Allí empezó su aventura, recorrer la ciudad; entregarse a la noche y al día, nunca fue tan intenso… Aún recordaba sus brazos, boca, aliento y aroma, pero su rostro se estaba perdiendo en la memoria; el temor no tardo en llegar, esto no podía suceder ¡Tenía que recordar!

Se concentraba, empezaba a revivir aquella noche y volvía a dejarse envolver, era como una evolución, sus ojos de nuevo miraban la silueta en medio de la oscuridad de una noche sin precedentes.

Tristemente llegó ese momento, se dejó caer, desistió, se entregó a la pena y soledad… Pasaban los días y ya ni valía la pena contarlos, el verano se fue, el otoño murió y ya no existía más mundo.

Sabía que ya no lo encontraría, e incluso había decidido entregarle aquellos momentos al pasado, al olvido, a un nunca jamás.

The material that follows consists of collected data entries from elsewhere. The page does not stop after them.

===== src/rtl/map_row_writer.sv =====
// ---------------------------------------------------------------------------
// map_row_writer
//
// Producer side of the map-block array. Procedurally generates map rows ahead
// of the ball and writes them, one block per valid/ready handshake, into the
// map store. The store is a ring of ROWS rows and is kept filled up to
// LOOKAHEAD rows ahead of the ball's current row. Each generated row carries a
// continuous, walkable safe column that moves by at most one column per row,
// so every row is passable.
//
// Ports:
//   clk       in   1   system clock
//   rst       in   1   asynchronous, active-low reset
//   start     in   1   one-cycle pulse; begins generation from row 0 (IDLE only)
//   ball_row  in  16   absolute row index currently under the ball
//   wr_en     out  1   write request valid
//   wr_x      out  3   column index of the block being written
//   wr_y      out 11   ring row index of the block being written
//   wr_data   out  3   block state: 0 empty, 1 normal, 2 bounce
//   wr_ready  in   1   map store accepts the write this cycle
//   head_row  out 16   absolute index of the next row to generate
//   busy      out  1   high while in PLAN, WRITE or ADVANCE
//
// A transfer happens on a rising edge with wr_en=1 and wr_ready=1. The LFSR
// only advances on a transfer or in ADVANCE, so the generated map does not
// depend on how the store stalls the writer.
// ---------------------------------------------------------------------------
module map_row_writer #(
    parameter int          COLS       = 5,
    parameter int          ROWS       = 2048,
    parameter int          LOOKAHEAD  = 32,
    parameter int          INIT_SAFE  = 8,
    parameter int          GAP_THRESH = 4,
    parameter logic [15:0] SEED       = 16'hACE1
) (
    input  logic        clk,
    input  logic        rst,
    input  logic        start,
    input  logic [15:0] ball_row,
    output logic        wr_en,
    output logic [2:0]  wr_x,
    output logic [10:0] wr_y,
    output logic [2:0]  wr_data,
    input  logic        wr_ready,
    output logic [15:0] head_row,
    output logic        busy
);

    // Sized copies of the parameters so every comparison is width-matched.
    localparam logic [2:0]  LAST_COL   = 3'(COLS - 1);
    localparam logic [2:0]  SAFE_START = 3'(COLS / 2);
    localparam logic [10:0] ROW_MASK   = 11'(ROWS - 1);
    localparam logic [15:0] LOOK_W     = 16'(LOOKAHEAD);
    localparam logic [15:0] INIT_W     = 16'(INIT_SAFE);
    localparam logic [4:0]  GAP_W      = 5'(GAP_THRESH);
    localparam logic [15:0] LFSR_TAPS  = 16'hB400;
    // An all-zero Galois LFSR would lock up, so a zero seed is replaced.
    localparam logic [15:0] SEED_EFF   = (SEED == 16'h0000) ? 16'h0001 : SEED;

    typedef enum logic [2:0] {
        ST_IDLE    = 3'd0,
        ST_WAIT    = 3'd1,
        ST_PLAN    = 3'd2,
        ST_WRITE   = 3'd3,
        ST_ADVANCE = 3'd4
    } state_t;

    state_t      state_r;
    logic [15:0] lfsr_r;
    logic [2:0]  safe_col_r;

    logic        init_row_s;
    logic [15:0] lfsr_next_s;
    logic [2:0]  plan_safe_s;
    logic [15:0] head_inc_s;
    logic        need_now_s;
    logic        need_next_s;
    logic [2:0]  next_x_s;

    // One step of the 16-bit Galois LFSR: shift right, fold taps on a 1 out.
    function automatic logic [15:0] lfsr_step_f(input logic [15:0] s);
        logic [15:0] n;
        n = {1'b0, s[15:1]};
        if (s[0]) begin
            n = n ^ LFSR_TAPS;
        end else begin
            n = n;
        end
        return n;
    endfunction

    // Fill request: head is fewer than LOOKAHEAD rows ahead of the ball, or
    // the ball has overtaken the head (negative 16-bit distance).
    function automatic logic need_f(input logic [15:0] head,
                                    input logic [15:0] ball);
        logic [15:0] diff;
        diff = head - ball;
        return diff[15] | (diff < LOOK_W);
    endfunction

    // Random walk of the safe column, clamped to the row.
    function automatic logic [2:0] step_safe_f(input logic [2:0] col,
                                               input logic [1:0] sel);
        logic [2:0] n;
        n = col;
        case (sel)
            2'b00: begin
                if (col != 3'd0) begin
                    n = col - 3'd1;
                end else begin
                    n = col;
                end
            end
            2'b01: begin
                if (col < LAST_COL) begin
                    n = col + 3'd1;
                end else begin
                    n = col;
                end
            end
            default: n = col;
        endcase
        return n;
    endfunction

    // Block state of one cell. The safe column and the opening rows are
    // always solid; other cells are decided by the low LFSR nibble.
    function automatic logic [2:0] cell_f(input logic [2:0] x,
                                          input logic [2:0] safe,
                                          input logic       init_row,
                                          input logic [3:0] nib);
        logic [2:0] d;
        if (init_row || (x == safe)) begin
            d = 3'd1;
        end else if ({1'b0, nib} < GAP_W) begin
            d = 3'd0;
        end else if (nib == 4'hF) begin
            d = 3'd2;
        end else begin
            d = 3'd1;
        end
        return d;
    endfunction

    // Per-cycle decisions derived from the registered state and ball_row.
    always_comb begin
        init_row_s  = (head_row < INIT_W);
        lfsr_next_s = lfsr_step_f(lfsr_r);
        if (init_row_s) begin
            plan_safe_s = safe_col_r;
        end else begin
            plan_safe_s = step_safe_f(safe_col_r, lfsr_r[1:0]);
        end
        head_inc_s  = head_row + 16'd1;
        need_now_s  = need_f(head_row, ball_row);
        // ADVANCE decides on the row index it is about to move to.
        need_next_s = need_f(head_inc_s, ball_row);
        next_x_s    = wr_x + 3'd1;
    end

    // Generator state machine; every output is a register.
    always_ff @(posedge clk or negedge rst) begin
        if (!rst) begin
            state_r    <= ST_IDLE;
            lfsr_r     <= SEED_EFF;
            safe_col_r <= SAFE_START;
            wr_en      <= 1'b0;
            wr_x       <= 3'd0;
            wr_y       <= 11'd0;
            wr_data    <= 3'd0;
            head_row   <= 16'd0;
            busy       <= 1'b0;
        end else begin
            case (state_r)
                ST_IDLE: begin
                    if (start) begin
                        state_r    <= ST_PLAN;
                        busy       <= 1'b1;
                        head_row   <= 16'd0;
                        lfsr_r     <= SEED_EFF;
                        safe_col_r <= SAFE_START;
                    end else begin
                        state_r    <= ST_IDLE;
                    end
                end

                ST_WAIT: begin
                    if (need_now_s) begin
                        state_r <= ST_PLAN;
                        busy    <= 1'b1;
                    end else begin
                        state_r <= ST_WAIT;
                    end
                end

                // Fix the row's safe column and present its first cell. The
                // LFSR is not stepped here; cell 0 uses the current nibble.
                ST_PLAN: begin
                    safe_col_r <= plan_safe_s;
                    wr_x       <= 3'd0;
                    wr_y       <= head_row[10:0] & ROW_MASK;
                    wr_data    <= cell_f(3'd0, plan_safe_s, init_row_s,
                                         lfsr_r[3:0]);
                    wr_en      <= 1'b1;
                    state_r    <= ST_WRITE;
                end

                // Hold the presented cell until the store takes it, then
                // line up the next cell from the post-step LFSR value.
                ST_WRITE: begin
                    if (wr_ready) begin
                        lfsr_r <= lfsr_next_s;
                        if (wr_x == LAST_COL) begin
                            wr_en   <= 1'b0;
                            state_r <= ST_ADVANCE;
                        end else begin
                            wr_x    <= next_x_s;
                            wr_data <= cell_f(next_x_s, safe_col_r,
                                              init_row_s, lfsr_next_s[3:0]);
                        end
                    end else begin
                        state_r <= ST_WRITE;
                    end
                end

                // Extra LFSR step between rows decorrelates adjacent rows.
                ST_ADVANCE: begin
                    head_row <= head_inc_s;
                    lfsr_r   <= lfsr_next_s;
                    if (need_next_s) begin
                        state_r <= ST_PLAN;
                    end else begin
                        state_r <= ST_WAIT;
                        busy    <= 1'b0;
                    end
                end

                default: begin
                    state_r <= ST_IDLE;
                    wr_en   <= 1'b0;
                    busy    <= 1'b0;
                end
            endcase
        end
    end

endmodule
`config.mk`:
```
export PLATFORM = sky130hd
export DESIGN_NAME = multi_alarm_clock
export DESIGN_NICKNAME = d
export VERILOG_FILES = /design/src/rtl/alarm_pkg.sv /design/src/rtl/alarm_channel.sv /design/src/rtl/multi_alarm_clock.sv
export SDC_FILE = /design/constraint.sdc
export NUM_CORES = 1
export LEC_CHECK = 0
export BUFFER_PORTS_ARGS = -buffer_cell sky130_fd_sc_hd__buf_2
export CAP_MARGIN = 30
export CORE_MARGIN = 3
export CORE_UTILIZATION = 65
export DETAILED_ROUTE_END_ITERATION = 8
export GPL_TIMING_DRIVEN = 0
export PLACE_DENSITY = 0.8
export SLEW_MARGIN = 20
export SYNTH_ARGS = -nofsm -noshare
export SYNTH_HDL_FRONTEND = slang
export SYNTH_SLANG_ARGS = --single-unit
export TNS_END_PERCENT = 20
```
`constraint.sdc`:
```
create_clock -name Clk -period 4.3 [get_ports Clk]
set_input_delay 0.86 -clock Clk [delete_from_list [all_inputs] [get_ports Clk]]
set_output_delay 0.86 -clock Clk [all_outputs]
set_load 0.01 [all_outputs]
```
--- src/rtl/memory_stage_req_gen.sv ---
// Combinational translation of an execute record into a
// data-bus request plus a word-misalignment flag.
import memory_stage_pkg::*;

module mem_req_gen #(
  parameter bit ALIGN_CHECK = 1'b1
) (
  input  logic [31:0] vale_i,
  input  logic [31:0] vala_i,
  input  logic [5:0]  opcode_i,
  output dbus_req_t   req_o,
  output logic        misalign_o
);

  logic mem;
  logic sw;

  always_comb begin
    mem = is_mem_op(opcode_i);
    sw  = (opcode_i == OP_SW);
    misalign_o = ALIGN_CHECK && mem &&
                 (vale_i[1:0] != 2'b00);
    req_o        = '0;
    req_o.valid  = mem & ~misalign_o;
    // Without the check the low bits are simply dropped
    req_o.addr   = ALIGN_CHECK ? vale_i
                 : {vale_i[31:2], 2'b00};
    req_o.size   = MSIZE4;
    req_o.strobe = sw ? 4'hF : 4'h0;
    req_o.data   = sw ? vala_i : '0;
  end

endmodule
`config.mk`:
```
export PLATFORM = sky130hd
export DESIGN_NAME = iitk_mini_mips_mdu_flat
export DESIGN_NICKNAME = d
export VERILOG_FILES = /design/src/rtl/iitk_mini_mips_mdu_pkg.sv /design/src/rtl/iitk_mini_mips_mdu_if.sv /design/src/rtl/iitk_mini_mips_mdu_cond_neg.sv /design/src/rtl/iitk_mini_mips_mdu.sv /design/src/flat_wrapper.sv
export SDC_FILE = /design/constraint.sdc
export NUM_CORES = 1
export LEC_CHECK = 0
export ABC_CLOCK_PERIOD_IN_PS = 6600
export BUFFER_PORTS_ARGS = -buffer_cell sky130_fd_sc_hd__buf_2
export CAP_MARGIN = 10
export CORE_ASPECT_RATIO = 1.5
export CORE_MARGIN = 2
export CORE_UTILIZATION = 65
export DETAILED_ROUTE_END_ITERATION = 8
export PLACE_DENSITY = 0.86
export SETUP_SLACK_MARGIN = 0.1
export SLEW_MARGIN = 20
export SYNTH_ARGS = -nofsm -noshare
export SYNTH_HDL_FRONTEND = slang
export SYNTH_SLANG_ARGS = --single-unit
```
`constraint.sdc`:
```
create_clock -name clk -period 6.6 [get_ports clk]
set_input_delay 0.66 -clock clk [delete_from_list [all_inputs] [get_ports clk]]
set_output_delay 0.66 -clock clk [all_outputs]
set_load 0.005 [all_outputs]
```
`src/rtl/iitk_mini_mips_mdu_pkg.sv`:
```
`default_nettype none
// ============================================================================
// Module      : mdu_pkg
// Description : Shared encodings for the iitk_mini_mips multiply/divide unit:
//               operation codes, FSM states and small op-decode helpers.
// Revision    : 1.0 - initial release
// ============================================================================
package mdu_pkg;

    localparam int MDU_WIDTH = 32;
    localparam int MDU_CNT_W = $clog2(MDU_WIDTH);

    typedef enum logic [1:0] {
        MDU_MULT  = 2'b00,
        MDU_MULTU = 2'b01,
        MDU_DIV   = 2'b10,
        MDU_DIVU  = 2'b11
    } mdu_op_e;

    typedef enum logic [2:0] {
        S_IDLE = 3'd0,
        S_PREP = 3'd1,
        S_CALC = 3'd2,
        S_FIX  = 3'd3,
        S_DONE = 3'd4
    } mdu_state_e;

    // Bit 1 of the op code selects divide, bit 0 selects the unsigned flavour.
    function automatic logic op_is_div(input logic [1:0] op);
        return op[1];
    endfunction

    function automatic logic op_is_signed(input logic [1:0] op);
        return ~op[0];
    endfunction

endpackage
`default_nettype wire

```
`src/rtl/iitk_mini_mips_mdu_if.sv`:
```
`default_nettype none
// ============================================================================
// Module      : iitk_mini_mips_mdu_if
// Description : Request/result bundle between the execute stage and the MDU.
// Revision    : 1.0 - initial release
// ============================================================================
interface iitk_mini_mips_mdu_if #(
    parameter int WIDTH = 32
);
    logic             start;
    logic [1:0]       op;
    logic [WIDTH-1:0] rs_val;
    logic [WIDTH-1:0] rt_val;
    logic             cancel;
    logic             busy;
    logic             done;
    logic [WIDTH-1:0] hi;
    logic [WIDTH-1:0] lo;

    modport master (
        output start, op, rs_val, rt_val, cancel,
        input  busy, done, hi, lo
    );

    modport slave (
        input  start, op, rs_val, rt_val, cancel,
        output busy, done, hi, lo
    );
endinterface
`default_nettype wire

```
`src/rtl/iitk_mini_mips_mdu_cond_neg.sv`:
```
`default_nettype none
// ============================================================================
// Module      : mdu_cond_neg
// Description : Conditional two's-complement negation (dout = neg ? -din : din).
//               Used for operand magnitude and for final result sign fix-up.
// Revision    : 1.0 - initial release
// ============================================================================
module mdu_cond_neg #(
    parameter int W = 32
) (
    input  wire logic         neg,
    input  wire logic [W-1:0] din,
    output logic      [W-1:0] dout
);

    assign dout = neg ? -din : din;

endmodule
`default_nettype wire

```
`src/rtl/iitk_mini_mips_mdu.sv`:
```
`default_nettype none
// ============================================================================
// Module      : iitk_mini_mips_mdu
// Description : Iterative multiply/divide unit producing HI/LO. Shift-add
//               multiply and restoring divide, one bit per cycle, with sign
//               handling done by magnitude conversion before and after.
// Revision    : 1.0 - initial release
// ============================================================================
module iitk_mini_mips_mdu
    import mdu_pkg::*;
#(
    parameter int WIDTH = MDU_WIDTH
) (
    input  wire logic              clk,
    input  wire logic              reset,
    iitk_mini_mips_mdu_if.slave    bus
);

    localparam int c_CNT_W = (WIDTH > 1) ? $clog2(WIDTH) : 1;

    mdu_state_e           r_state;
    mdu_state_e           w_state_nxt;
    logic                 w_busy;
    logic                 w_done;

    logic [1:0]           r_op;
    logic [2*WIDTH-1:0]   r_acc;    // multiply: {partial, multiplier}; divide: {remainder, quotient}
    logic [WIDTH-1:0]     r_opnd;   // multiplicand or divisor
    logic [c_CNT_W-1:0]   r_cnt;
    logic                 r_sign_q; // sign of product / quotient
    logic                 r_sign_r; // sign of remainder (dividend's sign)
    logic                 r_div0;
    logic [WIDTH-1:0]     r_hi;
    logic [WIDTH-1:0]     r_lo;

    logic                 w_is_div;
    logic                 w_is_signed;
    logic                 w_accept;
    logic                 w_sign_rs;
    logic                 w_sign_rt;
    logic [WIDTH-1:0]     w_abs_acc;
    logic [WIDTH-1:0]     w_abs_opnd;
    logic [WIDTH:0]       w_mul_sum;
    logic [2*WIDTH-1:0]   w_mul_nxt;
    logic [WIDTH:0]       w_div_trial;
    logic [WIDTH:0]       w_div_diff;
    logic                 w_div_ge;
    logic [2*WIDTH-1:0]   w_div_nxt;
    logic [2*WIDTH-1:0]   w_prod_fix;
    logic [WIDTH-1:0]     w_quo_fix;
    logic [WIDTH-1:0]     w_rem_fix;
    logic [WIDTH-1:0]     w_res_hi;
    logic [WIDTH-1:0]     w_res_lo;

    assign w_is_div    = op_is_div(r_op);
    assign w_is_signed = op_is_signed(r_op);
    assign w_accept    = (r_state == S_IDLE) && bus.start && !bus.cancel;

    // For multiply rs sits in r_opnd and rt in the low accumulator half;
    // for divide the roles are swapped (dividend shifts through r_acc).
    assign w_sign_rs = w_is_signed & (w_is_div ? r_acc[WIDTH-1] : r_opnd[WIDTH-1]);
    assign w_sign_rt = w_is_signed & (w_is_div ? r_opnd[WIDTH-1] : r_acc[WIDTH-1]);

    mdu_cond_neg #(.W(WIDTH)) u_abs_acc (
        .neg  (w_is_signed & r_acc[WIDTH-1]),
        .din  (r_acc[WIDTH-1:0]),
        .dout (w_abs_acc)
    );

    mdu_cond_neg #(.W(WIDTH)) u_abs_opnd (
        .neg  (w_is_signed & r_opnd[WIDTH-1]),
        .din  (r_opnd),
        .dout (w_abs_opnd)
    );

    // Shift-add step: add multiplicand when the current multiplier bit is set, then shift right.
    assign w_mul_sum = {1'b0, r_acc[2*WIDTH-1:WIDTH]} + (r_acc[0] ? {1'b0, r_opnd} : '0);
    assign w_mul_nxt = {w_mul_sum, r_acc[WIDTH-1:1]};

    // Restoring step: shift in next dividend bit, subtract divisor if it fits.
    assign w_div_trial = {r_acc[2*WIDTH-1:WIDTH], r_acc[WIDTH-1]};
    assign w_div_diff  = w_div_trial - {1'b0, r_opnd};
    assign w_div_ge    = (w_div_trial >= {1'b0, r_opnd});
    assign w_div_nxt   = w_div_ge ? {w_div_diff[WIDTH-1:0],  r_acc[WIDTH-2:0], 1'b1}
                                  : {w_div_trial[WIDTH-1:0], r_acc[WIDTH-2:0], 1'b0};

    mdu_cond_neg #(.W(2*WIDTH)) u_fix_prod (
        .neg  (r_sign_q),
        .din  (r_acc),
        .dout (w_prod_fix)
    );

    mdu_cond_neg #(.W(WIDTH)) u_fix_quo (
        .neg  (r_sign_q),
        .din  (r_acc[WIDTH-1:0]),
        .dout (w_quo_fix)
    );

    mdu_cond_neg #(.W(WIDTH)) u_fix_rem (
        .neg  (r_sign_r),
        .din  (r_acc[2*WIDTH-1:WIDTH]),
        .dout (w_rem_fix)
    );

    // Divide by zero naturally leaves |rs| as remainder (re-signed to rs); only
    // the quotient needs forcing to all ones regardless of sign.
    assign w_res_hi = w_is_div ? w_rem_fix : w_prod_fix[2*WIDTH-1:WIDTH];
    assign w_res_lo = w_is_div ? (r_div0 ? {WIDTH{1'b1}} : w_quo_fix) : w_prod_fix[WIDTH-1:0];

    // State register.
    always_ff @(posedge clk or negedge reset) begin
        if (!reset) begin
            r_state <= S_IDLE;
        end else begin
            r_state <= w_state_nxt;
        end
    end

    // Next-state and status outputs; cancel overrides every transition.
    always_comb begin
        w_state_nxt = r_state;
        w_busy      = 1'b0;
        w_done      = 1'b0;
        case (r_state)
            S_IDLE: if (bus.start) w_state_nxt = S_PREP;
            S_PREP: begin
                w_busy      = 1'b1;
                w_state_nxt = S_CALC;
            end
            S_CALC: begin
                w_busy = 1'b1;
                if (r_cnt == '0) w_state_nxt = S_FIX;
            end
            S_FIX: begin
                w_busy      = 1'b1;
                w_state_nxt = S_DONE;
            end
            S_DONE: begin
                w_busy      = 1'b1;
                w_done      = 1'b1;
                w_state_nxt = S_IDLE;
            end
            default: w_state_nxt = S_IDLE;
        endcase
        if (bus.cancel) w_state_nxt = S_IDLE;
    end

    // Datapath: latch, take magnitudes, iterate, then publish the signed result to hi/lo.
    always_ff @(posedge clk or negedge reset) begin
        if (!reset) begin
            r_op     <= '0;
            r_acc    <= '0;
            r_opnd   <= '0;
            r_cnt    <= '0;
            r_sign_q <= 1'b0;
            r_sign_r <= 1'b0;
            r_div0   <= 1'b0;
            r_hi     <= '0;
            r_lo     <= '0;
        end else begin
            case (r_state)
                S_IDLE: begin
                    if (w_accept) begin
                        r_op   <= bus.op;
                        r_acc  <= {{WIDTH{1'b0}}, (op_is_div(bus.op) ? bus.rs_val : bus.rt_val)};
                        r_opnd <= op_is_div(bus.op) ? bus.rt_val : bus.rs_val;
                    end
                end
                S_PREP: begin
                    r_acc    <= {{WIDTH{1'b0}}, w_abs_acc};
                    r_opnd   <= w_abs_opnd;
                    r_sign_q <= w_sign_rs ^ w_sign_rt;
                    r_sign_r <= w_sign_rs;
                    r_div0   <= w_is_div && (r_opnd == '0);
                    r_cnt    <= c_CNT_W'(WIDTH - 1);
                end
                S_CALC: begin
                    r_acc <= w_is_div ? w_div_nxt : w_mul_nxt;
                    if (r_cnt != '0) r_cnt <= r_cnt - c_CNT_W'(1);
                end
                S_FIX: begin
                    if (!bus.cancel) begin
                        r_hi <= w_res_hi;
                        r_lo <= w_res_lo;
                    end
                end
                default: ;
            endcase
        end
    end

    assign bus.busy = w_busy;
    assign bus.done = w_done;
    assign bus.hi   = r_hi;
    assign bus.lo   = r_lo;

endmodule
`default_nettype wire

```
`src/flat_wrapper.sv`:
```
// flat-port wrapper written by rule: the top's interface ports become plain ports
module iitk_mini_mips_mdu_flat import mdu_pkg::*;
#(
    parameter int WIDTH = MDU_WIDTH
)
  (clk, reset, bus_start, bus_op, bus_rs_val, bus_rt_val, bus_cancel, bus_busy, bus_done, bus_hi, bus_lo);
  iitk_mini_mips_mdu_if #(.WIDTH(WIDTH)) bus_i ();
  input  wire logic clk;
  input  wire logic reset;
  input wire logic [$bits(bus_i.start)-1:0] bus_start;
  input wire logic [$bits(bus_i.op)-1:0] bus_op;
  input wire logic [$bits(bus_i.rs_val)-1:0] bus_rs_val;
  input wire logic [$bits(bus_i.rt_val)-1:0] bus_rt_val;
  input wire logic [$bits(bus_i.cancel)-1:0] bus_cancel;
  output wire logic [$bits(bus_i.busy)-1:0] bus_busy;
  output wire logic [$bits(bus_i.done)-1:0] bus_done;
  output wire logic [$bits(bus_i.hi)-1:0] bus_hi;
  output wire logic [$bits(bus_i.lo)-1:0] bus_lo;
  assign bus_i.start = bus_start;
  assign bus_i.op = bus_op;
  assign bus_i.rs_val = bus_rs_val;
  assign bus_i.rt_val = bus_rt_val;
  assign bus_i.cancel = bus_cancel;
  assign bus_busy = bus_i.busy;
  assign bus_done = bus_i.done;
  assign bus_hi = bus_i.hi;
  assign bus_lo = bus_i.lo;
  iitk_mini_mips_mdu #(.WIDTH(WIDTH)) u_core (.clk(clk), .reset(reset), .bus(bus_i));
endmodule
```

Era hora de vivir algo nuevo, dejar que las cosas fluyeran… Se recostó en el pasto, cerró los ojos mientras sentía el sol sobre su cuerpo y sintió la brisa, suave, tierna y deliciosa…

¡No lo puedo creer! Justo cuando pensé que ya ni existías, te encuentro… Fijo ni te acuerdas de mí“, esa voz se le hizo conocida, supo que le estaban hablando a él, se levantó lentamente, abrió sus ojos, volteó su cuerpo hacía donde había escuchado y se quitó sus gafas oscuras para poder enfocar mejor… No lo podía creer, sonrió un poco, “Lo veo y no lo creo – rió un poco, con disimulo para ocultar su alegría -” “Pues te tocó creerlo ¿te puedo acompañar?” “Dale, siéntate“, se abrazaron con fuerza, jamás en su vida había estado tan nervioso, sentía que el latir de su corazón sonaba a kilómetros de distancia, “Ese día en mi casa, desapareciste” “Pensé que no te gustaría verme al despertar” “¿Por qué pensaste eso?” “No sé, me asusté” “¿Susto? ¡Yo no muerdo! O es que no te gustó” “Todo lo contrario, no ha habido nada igual“, creyó que jamás escucharía algo así en su vida y menos de aquella persona, se sintió más allá del cielo, sus miradas se cruzaron por un momento que pareció eterno… “Nunca me dijiste como contactarte” “Sabes donde vivo, ¿qué más que eso?” “Fui muchas veces, pero nunca estuviste” recordó aquellas tardes donde había salido de casa desde la madrugada hasta el anochecer, tan solo para reencontrarse con el amor de su vida y se sintió un imbécil, nunca pensó que él volvería, “Pues aquí me tienes” “Y créeme que ya no te pienso volver a dejar ir” “Listo, no me pierdas entonces – una pequeña sonrisa tímida se asomo en su rostro”… Aquel otro hombre le tomó su rostro, acercó sus labios, volviendo a sentir ese calorcito que tanto había amado,  y de nuevo sintió como si no existiera nada más que ellos dos, simplemente un mundo para una pareja que estaba decidida a entregarse por encima de los prototipos mentales de una sociedad enferma.

Finalmente los recuerdos no se hicieron esperar, cada músculo volvía a estremecerse, a disfrutar recordando cada detalle de aquella noche, en la que dos hombres se entregaron como nunca antes para un por siempre, así como así, tan real como puro.